Aim of the exercise: Could you report every line from the entries that includes the word "placement"?

Data items

☆ ☆ ☆ ☆ ☆ ☆ ☆

<file path="src/rtl/fcapture_if.sv">
// Write-side bus between the capture engine and the frame store arbiter.
// The master drives the write strobe, address and data; the slave grants cycles.
interface fcapture_if;
    logic        hid_gnt;
    logic        hid_en;
    logic [7:0]  hid_we;
    logic [19:0] hid_addr;
    logic [63:0] hid_wrdata;

    modport master (
        input  hid_gnt,
        output hid_en,
        output hid_we,
        output hid_addr,
        output hid_wrdata
    );

    modport slave (
        output hid_gnt,
        input  hid_en,
        input  hid_we,
        input  hid_addr,
        input  hid_wrdata
    );
endinterface

</file>
<file path="src/rtl/fcapture.sv">
// Video capture engine: quantises an RGB pixel stream to 4-bit palette indices,
// packs 16 per 64-bit word and writes one armed frame into the frame store.
module fcapture #(
    parameter int LINE_WORDS = 32,
    parameter int MAX_LINES  = 768,
    parameter int FIFO_DEPTH = 4
) (
    input  logic        clk_i,
    input  logic        rst_ni,
    input  logic        vsyn,
    input  logic        hsyn,
    input  logic        de,
    input  logic [7:0]  red,
    input  logic [7:0]  green,
    input  logic [7:0]  blue,
    input  logic        arm,
    input  logic        abort,
    fcapture_if.master  hid,
    output logic        busy,
    output logic        done,
    output logic        overflow,
    output logic [9:0]  lines_captured
);

    localparam int LINE_CW = $clog2(MAX_LINES + 1);
    localparam int WORD_CW = $clog2(LINE_WORDS + 1);
    localparam int PTR_W   = $clog2(FIFO_DEPTH);
    localparam int CNT_W   = PTR_W + 1;

    localparam logic [LINE_CW-1:0] MAX_L     = LINE_CW'(MAX_LINES);
    localparam logic [LINE_CW-1:0] LINE_ONE  = LINE_CW'(1'b1);
    localparam logic [LINE_CW-1:0] LINE_ZERO = LINE_CW'(1'b0);
    localparam logic [WORD_CW-1:0] WORDS_L   = WORD_CW'(LINE_WORDS);
    localparam logic [WORD_CW-1:0] WORD_ONE  = WORD_CW'(1'b1);
    localparam logic [WORD_CW-1:0] WORD_ZERO = WORD_CW'(1'b0);
    localparam logic [PTR_W-1:0]   PTR_ONE   = PTR_W'(1'b1);
    localparam logic [PTR_W-1:0]   PTR_ZERO  = PTR_W'(1'b0);
    localparam logic [CNT_W-1:0]   DEPTH_L   = CNT_W'(FIFO_DEPTH);
    localparam logic [CNT_W-1:0]   CNT_ONE   = CNT_W'(1'b1);
    localparam logic [CNT_W-1:0]   CNT_ZERO  = CNT_W'(1'b0);

    localparam logic [2:0] S_IDLE    = 3'd0;
    localparam logic [2:0] S_WAIT_VS = 3'd1;
    localparam logic [2:0] S_CAPTURE = 3'd2;
    localparam logic [2:0] S_DRAIN   = 3'd3;
    localparam logic [2:0] S_DONE    = 3'd4;

    logic [2:0]         state_r, state_nxt_s;
    logic               busy_r, done_r, ovf_r;
    logic [9:0]         lines_r;
    logic               vs_prev_r, de_prev_r;
    logic [63:0]        acc_r, acc_nxt_s, push_data_s;
    logic [3:0]         nib_r, nib_nxt_s;
    logic [WORD_CW-1:0] word_r, word_nxt_s;
    logic [LINE_CW-1:0] line_r, line_nxt_s;
    logic [3:0]         pix_s;
    logic [15:0]        idx_s;
    logic               vs_rise_s, de_fall_s, in_window_s, cap_s, start_s, arm_ok_s;
    logic               push_s, pop_s, wr_s, drop_s, full_s, empty_s;
    logic [63:0]        data_mem_r [FIFO_DEPTH];
    logic [15:0]        idx_mem_r  [FIFO_DEPTH];
    logic [PTR_W-1:0]   wr_ptr_r, rd_ptr_r;
    logic [CNT_W-1:0]   count_r;
    logic               en_r;
    logic [7:0]         we_r;
    logic [19:0]        addr_r;
    logic [63:0]        wrdata_r;
    logic               unused_s;

    // Colour MSBs select the hue, the OR of the next bits marks "bright"
    assign pix_s       = {red[7], green[7], blue[7], red[6] | green[6] | blue[6]};
    assign unused_s    = ^{hsyn, red[5:0], green[5:0], blue[5:0]};
    assign vs_rise_s   = vsyn & ~vs_prev_r;
    assign de_fall_s   = de_prev_r & ~de;
    assign in_window_s = (line_r < MAX_L) && (word_r < WORDS_L);
    assign cap_s       = (state_r == S_CAPTURE) && !abort;
    assign start_s     = (state_r == S_WAIT_VS) && vs_rise_s && !abort;
    assign arm_ok_s    = arm && !abort && ((state_r == S_IDLE) || (state_r == S_DONE));
    assign idx_s       = 16'(line_r * LINE_WORDS) + 16'(word_r);

    assign full_s  = (count_r == DEPTH_L);
    assign empty_s = (count_r == CNT_ZERO);
    assign pop_s   = !empty_s && hid.hid_gnt && !abort;
    // A full FIFO still accepts a word when its head leaves in the same cycle
    assign wr_s    = push_s && (!full_s || pop_s);
    assign drop_s  = push_s && full_s && !pop_s;

    assign busy           = busy_r;
    assign done           = done_r;
    assign overflow       = ovf_r;
    assign lines_captured = lines_r;
    assign hid.hid_en     = en_r;
    assign hid.hid_we     = we_r;
    assign hid.hid_addr   = addr_r;
    assign hid.hid_wrdata = wrdata_r;

    // Next-state logic; abort overrides every state
    always_comb begin
        state_nxt_s = state_r;
        if (abort) begin
            state_nxt_s = S_IDLE;
        end else begin
            case (state_r)
                S_IDLE, S_DONE: begin
                    if (arm) state_nxt_s = S_WAIT_VS;
                    else     state_nxt_s = state_r;
                end
                S_WAIT_VS: begin
                    if (vs_rise_s) state_nxt_s = S_CAPTURE;
                    else           state_nxt_s = state_r;
                end
                S_CAPTURE: begin
                    if (vs_rise_s) state_nxt_s = S_DRAIN;
                    else           state_nxt_s = state_r;
                end
                S_DRAIN: begin
                    if (empty_s) state_nxt_s = S_DONE;
                    else         state_nxt_s = state_r;
                end
                default: state_nxt_s = S_IDLE;
            endcase
        end
    end

    // Pixel packer: builds the shift word and decides when a word completes
    always_comb begin
        acc_nxt_s   = acc_r;
        nib_nxt_s   = nib_r;
        word_nxt_s  = word_r;
        line_nxt_s  = line_r;
        push_s      = 1'b0;
        push_data_s = acc_r;
        if (start_s) begin
            acc_nxt_s  = 64'd0;
            nib_nxt_s  = 4'd0;
            word_nxt_s = WORD_ZERO;
            line_nxt_s = LINE_ZERO;
        end else if (cap_s && de && in_window_s) begin
            acc_nxt_s[{nib_r, 2'b00} +: 4] = pix_s;
            if (nib_r == 4'hF) begin
                push_s      = 1'b1;
                push_data_s = acc_nxt_s;
                acc_nxt_s   = 64'd0;
                nib_nxt_s   = 4'd0;
                word_nxt_s  = word_r + WORD_ONE;
            end else begin
                nib_nxt_s = nib_r + 4'd1;
            end
        end else if (cap_s && de_fall_s) begin
            // Upper nibbles of a partial word are already zero
            push_s     = (nib_r != 4'd0);
            acc_nxt_s  = 64'd0;
            nib_nxt_s  = 4'd0;
            word_nxt_s = WORD_ZERO;
            if (line_r == MAX_L) line_nxt_s = line_r;
            else                 line_nxt_s = line_r + LINE_ONE;
        end else begin
            push_s = 1'b0;
        end
    end

    // Control state, capture counters and sticky status
    always_ff @(posedge clk_i or negedge rst_ni) begin
        if (!rst_ni) begin
            state_r   <= S_IDLE;
            busy_r    <= 1'b0;
            done_r    <= 1'b0;
            ovf_r     <= 1'b0;
            lines_r   <= 10'd0;
            vs_prev_r <= 1'b0;
            de_prev_r <= 1'b0;
            acc_r     <= 64'd0;
            nib_r     <= 4'd0;
            word_r    <= WORD_ZERO;
            line_r    <= LINE_ZERO;
        end else begin
            state_r   <= state_nxt_s;
            busy_r    <= (state_nxt_s == S_WAIT_VS) || (state_nxt_s == S_CAPTURE) ||
                         (state_nxt_s == S_DRAIN);
            vs_prev_r <= vsyn;
            de_prev_r <= de;
            acc_r     <= acc_nxt_s;
            nib_r     <= nib_nxt_s;
            word_r    <= word_nxt_s;
            line_r    <= line_nxt_s;
            if (arm_ok_s) begin
                done_r  <= 1'b0;
                ovf_r   <= 1'b0;
                lines_r <= 10'd0;
            end else begin
                if ((state_r == S_DRAIN) && empty_s && !abort) done_r <= 1'b1;
                if (drop_s) ovf_r <= 1'b1;
                if (cap_s && de_fall_s) lines_r <= 10'(line_nxt_s);
            end
        end
    end

    // Write-buffer pointers and occupancy; abort discards everything queued
    always_ff @(posedge clk_i or negedge rst_ni) begin
        if (!rst_ni) begin
            wr_ptr_r <= PTR_ZERO;
            rd_ptr_r <= PTR_ZERO;
            count_r  <= CNT_ZERO;
        end else if (abort) begin
            wr_ptr_r <= PTR_ZERO;
            rd_ptr_r <= PTR_ZERO;
            count_r  <= CNT_ZERO;
        end else begin
            if (wr_s)  wr_ptr_r <= wr_ptr_r + PTR_ONE;
            if (pop_s) rd_ptr_r <= rd_ptr_r + PTR_ONE;
            case ({wr_s, pop_s})
                2'b10:   count_r <= count_r + CNT_ONE;
                2'b01:   count_r <= count_r - CNT_ONE;
                default: count_r <= count_r;
            endcase
        end
    end

    // Write-buffer storage: packed data plus its frame-store word index
    always_ff @(posedge clk_i or negedge rst_ni) begin
        if (!rst_ni) begin
            for (int i = 0; i < FIFO_DEPTH; i++) begin
                data_mem_r[i] <= 64'd0;
                idx_mem_r[i]  <= 16'd0;
            end
        end else if (wr_s) begin
            data_mem_r[wr_ptr_r] <= push_data_s;
            idx_mem_r[wr_ptr_r]  <= idx_s;
        end
    end

    // Bus write register: the FIFO head is presented together with its strobe
    always_ff @(posedge clk_i or negedge rst_ni) begin
        if (!rst_ni) begin
            en_r     <= 1'b0;
            we_r     <= 8'h00;
            addr_r   <= 20'h00000;
            wrdata_r <= 64'd0;
        end else if (pop_s) begin
            en_r     <= 1'b1;
            we_r     <= 8'hFF;
            addr_r   <= {1'b1, idx_mem_r[rd_ptr_r], 3'b000};
            wrdata_r <= data_mem_r[rd_ptr_r];
        end else begin
            en_r <= 1'b0;
            we_r <= 8'h00;
        end
    end

endmodule

</file>
<file path="src/flat_wrapper.sv">
// flat-port wrapper written by rule: the top's interface ports become plain ports
module fcapture_flat 
#(
    parameter int LINE_WORDS = 32,
    parameter int MAX_LINES  = 768,
    parameter int FIFO_DEPTH = 4
)
  (clk_i, rst_ni, vsyn, hsyn, de, red, green, blue, arm, abort, busy, done, overflow, lines_captured, hid_hid_gnt, hid_hid_en, hid_hid_we, hid_hid_addr, hid_hid_wrdata);
  fcapture_if hid_i ();
  input  logic clk_i;
  input  logic rst_ni;
  input  logic vsyn;
  input  logic hsyn;
  input  logic de;
  input  logic [7:0] red;
  input  logic [7:0] green;
  input  logic [7:0] blue;
  input  logic arm;
  input  logic abort;
  output logic busy;
  output logic done;
  output logic overflow;
  output logic [9:0] lines_captured;
  input wire logic [$bits(hid_i.hid_gnt)-1:0] hid_hid_gnt;
  output wire logic [$bits(hid_i.hid_en)-1:0] hid_hid_en;
  output wire logic [$bits(hid_i.hid_we)-1:0] hid_hid_we;
  output wire logic [$bits(hid_i.hid_addr)-1:0] hid_hid_addr;
  output wire logic [$bits(hid_i.hid_wrdata)-1:0] hid_hid_wrdata;
  assign hid_i.hid_gnt = hid_hid_gnt;
  assign hid_hid_en = hid_i.hid_en;
  assign hid_hid_we = hid_i.hid_we;
  assign hid_hid_addr = hid_i.hid_addr;
  assign hid_hid_wrdata = hid_i.hid_wrdata;
  fcapture #(.LINE_WORDS(LINE_WORDS), .MAX_LINES(MAX_LINES), .FIFO_DEPTH(FIFO_DEPTH)) u_core (.clk_i(clk_i), .rst_ni(rst_ni), .vsyn(vsyn), .hsyn(hsyn), .de(de), .red(red), .green(green), .blue(blue), .arm(arm), .abort(abort), .hid(hid_i), .busy(busy), .done(done), .overflow(overflow), .lines_captured(lines_captured));
endmodule
</file>
<file path="config.mk">
export PLATFORM = sky130hd
export DESIGN_NAME = fcapture_flat
export DESIGN_NICKNAME = d
export VERILOG_FILES = /design/src/rtl/fcapture_if.sv /design/src/rtl/fcapture.sv /design/src/flat_wrapper.sv
export SDC_FILE = /design/constraint.sdc
export NUM_CORES = 1
export LEC_CHECK = 0
export BUFFER_PORTS_ARGS = -buffer_cell sky130_fd_sc_hd__buf_2
export CORE_MARGIN = 5
export CORE_UTILIZATION = 46
export CTS_CLUSTER_DIAMETER = 120
export CTS_CLUSTER_SIZE = 10
export DETAILED_ROUTE_END_ITERATION = 10
export PLACE_DENSITY = 0.67
export SYNTH_ARGS = -nofsm -noshare
export SYNTH_HDL_FRONTEND = slang
export SYNTH_SLANG_ARGS = --single-unit
</file>
<file path="constraint.sdc">
create_clock -name clk_i -period 3.19 [get_ports clk_i]
set_input_delay 0.1595 -clock clk_i [delete_from_list [all_inputs] [get_ports clk_i]]
set_output_delay 0.1595 -clock clk_i [all_outputs]
set_load 0.02 [all_outputs]
</file>
Word level (Yosys, flattened, before mapping)
Index checks and enable logic that the tools add are counted.

Register bits: 519. Bits of input ports: 32. Output and inout port bits: 106.

Shifts and indexed selects: 2. $add $sub $neg: 9. Magnitude comparators: 5. Bitwise logic cells: 8. Eq/ne operators: 13. Multiplexer cells: 56. Reductions and logical operators: 37.

Operators with widths (count): $mux W64 (10); $bwmux W256 (1); $bmux W64 S2 (1); $bwmux W64 (2); $demux W64 S2 (1); $shift A4 B8 Y64 const A (1); $shiftx A4 B8 Y64 (1); $mux W10 (6); $mux W16 (3); $bmux W16 S2 (1); $demux W16 S2 (1); $mux W6 (4); $mux W3 (6); $logic_and A1 B1 Y1 (17); $add A15 B6 Y16 (1); $mux W4 (4); $eq A3 B2 Y1 const B (4); $pmux W3 S4 (1); $add A10 B1 Y10 const B (1); $eq A10 B10 Y1 const B (1); $lt A10 B10 Y1 const B (1); $reduce_bool A2 Y1 (5); $mux W1 (9); $mux W2 (4); 28 further kinds (44).

Logic depth before layout (Yosys ltp)
Gate-level depths: netlist of run 1.

Word-level depth: 10. Gate-level depth with buffers: 11. Depth with buffers taken out: 9.

Least setup slack after synthesis of run 1
Ideal clock, no wire load.

Kind: register -> register. Start: reg u_core.nib_r[0]. End: reg u_core.data_mem_r[177] (netlist name). Period minus slack after synthesis: 2.845 ns. Path slack: 0.345 ns. Arrival: 2.713 ns. Stages on the path, launching flop included: 10. Path buffers: 2. Required time: 3.058 ns. Cell sequence: dfrtp_1 > clkbuf_1 > inv_1 > ha_1 > clkbuf_1 > or3b_2 > a2111o_1 > nor3_2 > mux2i_1 > o21ai_0.

Cells in the longest elaborated chain, start to end: 7.

Ends and longest elaborated chain: from (decl) (RTL line fcapture.sv:53) `logic [3:0] nib_r, nib_nxt_s;`; from (signal assigned) (RTL line fcapture.sv:183) `nib_r <= nib_nxt_s;`; $neg A6 Y8 (RTL line fcapture.sv:139) `acc_nxt_s[{nib_r, 2'b00} +: 4] = pix_s;`; $shiftx A4 B8 Y64 / $shift A4 B8 Y64 (equally long branches) (RTL line fcapture.sv:139); $bwmux W64 (RTL line fcapture.sv:139); $mux W64 (RTL line fcapture.sv:140) `if (nib_r == 4'hF) begin`; $mux W64 (RTL line fcapture.sv:138) `end else if (cap_s && de && in_window_s) begin`; $mux W64 (RTL line fcapture.sv:133) `if (start_s) begin`; $bwmux W256 (RTL line fcapture.sv:227) `data_mem_r[wr_ptr_r] <= push_data_s;`; to (signal, indexed assignment) (RTL line fcapture.sv:227); to (decl) (RTL line fcapture.sv:60) `logic [63:0] data_mem_r [FIFO_DEPTH];`.

Parallel ways exist; a longest one is shown, timed or not. A chain may end at the register's enable or synchronous reset.

Final worst setup path of run 1
Start: reg u_core.state_r[2]. End: reg u_core.count_r[2].

Cells in the longest elaborated chain, start to end: 10.

Ends and longest elaborated chain: from (decl) (RTL line fcapture.sv:48) `logic [2:0] state_r, state_nxt_s;`; from (signal assigned) (RTL line fcapture.sv:177) `state_r <= state_nxt_s;`; $eq A3 B2 Y1 (RTL line fcapture.sv:76) `assign cap_s = (state_r == S_CAPTURE) && !abort;`; $logic_and A1 B1 Y1 (RTL line fcapture.sv:76); $logic_and A1 B1 Y1, on equally long branches (RTL line fcapture.sv:149, fcapture.sv:138); $mux W1 / $logic_and A1 B1 Y1 (equally long branches) (RTL line fcapture.sv:149, fcapture.sv:138); $mux W1 (RTL line fcapture.sv:138); $mux W1 (*) (RTL line fcapture.sv:133); $logic_and A1 B1 Y1 (*) (RTL line fcapture.sv:85) `assign wr_s = push_s && (!full_s || pop_s);`; $eq A2 B1 Y1 / $eq A2 B2 Y1 (equally long branches) (RTL line fcapture.sv:211) `case ({wr_s, pop_s})`; $pmux W3 S2 (RTL line fcapture.sv:211); $mux W3 (RTL line fcapture.sv:204) `end else if (abort) begin`; to (signal assigned) (RTL line fcapture.sv:212) `2'b10: count_r <= count_r + CNT_ONE;`; to (signal assigned) (RTL line fcapture.sv:213) `2'b01: count_r <= count_r - CNT_ONE;`; to (signal assigned) (RTL line fcapture.sv:214) `default: count_r <= count_r;`; to (decl) (RTL line fcapture.sv:63) `logic [CNT_W-1:0] count_r;`.

Every way passes the cells marked *; elsewhere a longest branch is shown, timed or not.

==> results of run 1 <==
-- state kept, by name (all words and copies together) (netlist names), 4 cells and up --
name / count
u_core.acc_r: 64
u_core.data_mem_r: 256
u_core.hid.hid_addr: 17
u_core.hid.hid_wrdata: 64
u_core.idx_mem_r: 64
u_core.line_r: 10
u_core.lines_captured: 10
u_core.nib_r: 4
u_core.word_r: 6
-- power by group --
part	internal (uW)	switching, uW	leakage, uW	total [uW]
combinational	695	1130	0.00418	1820
clock	3150	2420	0.000728	5570
sequential	6580	204	0.00712	6790
total	10400	3760	0.0120	14200
-- layout make-up --
type,instances,share of cell area
clock inverters,4,0.00183
repair buffers,167,0.0472
diodes,1,0.0000989
flip-flops and latches,511,0.506
clock buffers,59,0.0567
inverters,12,0.00178
multi-input cells,1076,0.357
well taps,615,0.0304
-- placed cells by master (no fill, tap or decap), types with 4 or more instances in the layout --
cell type / instances
and3_1: 12
buf_2: 114
nand3_1: 35
dlygate4sd3_1: 7
a32oi_1: 16
o31ai_1: 4
or2_2: 4
a21oi_1: 22
a22o_1: 33
dfrtp_1: 509
ha_1: 13
nand2_1: 201
nor2b_1: 6
nor3_1: 5
nand4_1: 7
mux2i_1: 30
xor2_1: 14
o211ai_1: 16
buf_4: 29
mux2_2: 250
o2bb2ai_1: 4
buf_12: 16
o211ai_4: 4
xnor2_1: 10
inv_1: 10
a32o_1: 4
o21ai_0: 185
nor3_2: 4
nor2_1: 36
nand2b_1: 10
or3_1: 4
nand3b_1: 6
mux4_2: 80
and2_1: 10
mux2_1: 4
clkbuf_16: 57
-- metal layers --
| layer | wire (um) | up-vias |
|---|---|---|
| met5 | 0 | - |
| met4 | 868 | 0 |
| met3 | 2190 | 70 |
| met2 | 24000 | 288 |
| met1 | 22500 | 7283 |
| li1 | - | 6425 |
-- how the worst max path moves through the flow --
stage / from / end / slack, ps / cells past startpoint
global route: u_core.state_r[2] / u_core.count_r[2] / 80 / 7
detailed placement: u_core.state_r[2] / u_core.count_r[2] / 230 / 7
floorplan: u_core.nib_r[0] / u_core.data_mem_r[177] / 340 / 9
finish: u_core.state_r[2] / u_core.count_r[2] / 220 / 7
CTS: u_core.state_r[2] / u_core.count_r[2] / 200 / 7
global placement: u_core.state_r[2] / u_core.count_r[2] / 320 / 7
-- cells by family after synthesis --
logic type | after synthesis | synth area share
flip-flops | 511 | 0.572
multiplexers | 364 | 0.222
AND/OR/NAND/NOR | 359 | 0.0748
AO/OA/AOI/OAI | 312 | 0.0863
buffers and inverters | 146 | 0.0278
XOR/XNOR | 24 | 0.00939
adder cells (fa/ha/maj) | 14 | 0.00816
other | 1 | 0.000168
-- worst register-to-register path, cell delays in order, from the launching register on --
cell      delay, ps
dfrtp_1         440
or4b_1          750
nor4_4          340
buf_4           250
nor4_1           90
fa_1            440
o311ai_0        390
o22ai_1         130
-- stage by stage --
step	instance area, um^2	instances	setup WS, ps	hold WS [ps]	total power (uW)
floorplan	22400	1733	345	-136	8110
CTS	25300	2444	199	49.5	14400
detailed placement	23800	2374	231	261	8750
finish	25300	2445	216	92.6	14200
global route	25300	2445	79.8	79.8	14800
global placement	23800	2374	320	253	8710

☆ ☆ ☆ ☆ ☆ ☆ ☆

Exercise output:
detailed placement: u_core.state_r[2] / u_core.count_r[2] / 230 / 7
global placement: u_core.state_r[2] / u_core.count_r[2] / 320 / 7
detailed placement	23800	2374	231	261	8750
global placement	23800	2374	320	253	8710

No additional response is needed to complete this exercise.